Samsung Galaxy Folder
- Manufacturer: Samsung Electronics
- Type: Smartphone
- Series: Samsung Galaxy
- First released: July 2015
- Successor: Samsung Galaxy Folder 2
- Compatible networks: GSM, HSPA, LTE
- Form factor: Flip
- Dimensions: 122×60.2×15.3 mm (4.80×2.37×0.60 in)
- Weight: 155 g (5 oz)
- Operating system: Android 5.1.1 "Lollipop"
- System-on-chip: Samsung Exynos 3475
- CPU: ARM Cortex-A7 1.2 GHz Quad
- GPU: Mali T720 MP1 600 MHz
- Memory: 1.5 GB
- Storage: 8 GB
- Battery: removable 1800 mAh Li-ion battery
- Rear camera: 8 MP
- Front camera: 2 MP
- Display: 3.8 inch WVGA TFT LCD
- Connectivity: Wi-Fi, Bluetooth 4.1, GPS, microUSB 2.0
- Data inputs: T9 keypad, capacitive touchscreen

= Samsung Galaxy Folder =

Smartphone

The Samsung Galaxy Folder is an Android smartphone released in July 2015 exclusively to the South Korean market, after its two-year development. The phone is considered unusual for being both a smartphone and a flip phone.

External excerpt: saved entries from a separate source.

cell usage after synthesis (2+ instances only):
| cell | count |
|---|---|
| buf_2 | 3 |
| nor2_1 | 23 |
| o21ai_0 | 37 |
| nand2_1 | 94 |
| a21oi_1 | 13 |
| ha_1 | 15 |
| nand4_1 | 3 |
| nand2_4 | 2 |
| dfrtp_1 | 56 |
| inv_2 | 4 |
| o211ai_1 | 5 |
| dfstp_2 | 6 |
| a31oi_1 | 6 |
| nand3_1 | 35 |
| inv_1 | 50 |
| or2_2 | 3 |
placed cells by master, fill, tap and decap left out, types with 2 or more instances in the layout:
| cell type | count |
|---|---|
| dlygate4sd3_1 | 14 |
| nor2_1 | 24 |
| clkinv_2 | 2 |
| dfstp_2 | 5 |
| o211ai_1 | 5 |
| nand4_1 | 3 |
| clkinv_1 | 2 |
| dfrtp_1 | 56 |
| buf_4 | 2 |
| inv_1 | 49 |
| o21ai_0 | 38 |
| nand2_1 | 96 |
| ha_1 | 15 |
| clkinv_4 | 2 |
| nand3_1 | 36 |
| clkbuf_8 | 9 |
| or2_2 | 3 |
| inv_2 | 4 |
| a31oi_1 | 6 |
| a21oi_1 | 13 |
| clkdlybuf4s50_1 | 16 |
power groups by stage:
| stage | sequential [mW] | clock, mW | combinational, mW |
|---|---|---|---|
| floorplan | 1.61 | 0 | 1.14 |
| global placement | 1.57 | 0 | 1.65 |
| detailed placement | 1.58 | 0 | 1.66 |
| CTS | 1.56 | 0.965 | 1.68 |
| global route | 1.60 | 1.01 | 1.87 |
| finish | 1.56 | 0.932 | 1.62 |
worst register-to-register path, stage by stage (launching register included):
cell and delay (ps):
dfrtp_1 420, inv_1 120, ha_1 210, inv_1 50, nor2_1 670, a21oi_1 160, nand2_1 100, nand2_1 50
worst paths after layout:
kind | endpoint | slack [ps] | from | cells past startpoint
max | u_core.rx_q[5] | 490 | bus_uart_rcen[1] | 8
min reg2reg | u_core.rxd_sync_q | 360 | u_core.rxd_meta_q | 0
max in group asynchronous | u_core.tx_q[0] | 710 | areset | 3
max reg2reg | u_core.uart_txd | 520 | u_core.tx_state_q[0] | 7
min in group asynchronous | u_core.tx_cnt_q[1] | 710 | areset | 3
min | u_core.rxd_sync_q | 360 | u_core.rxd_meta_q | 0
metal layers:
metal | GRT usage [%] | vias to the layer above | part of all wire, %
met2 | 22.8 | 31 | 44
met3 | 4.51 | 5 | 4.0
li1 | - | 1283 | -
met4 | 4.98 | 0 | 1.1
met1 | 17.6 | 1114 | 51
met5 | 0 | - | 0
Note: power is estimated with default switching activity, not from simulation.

Production discontinued in 2017 to succeed to the Samsung Galaxy Folder 2.

== Specifiations ==

=== Hardware ===
The Galaxy Folder was housed by a Samsung Exynos 3475 chipset with a 1.2GHz quad-core Cortex-A7 and a 600MHz Mali T720 MP1 graphics processor. It was powered by a removable 1800 mAh Li-ion battery.

It has an internal storage of 8 gigabytes and 1.5 gigabytes of RAM. It is also expandable with the microSD card up to 128GB.

=== Software ===
The Galaxy Folder runs on Android Lollipop (5.1.1).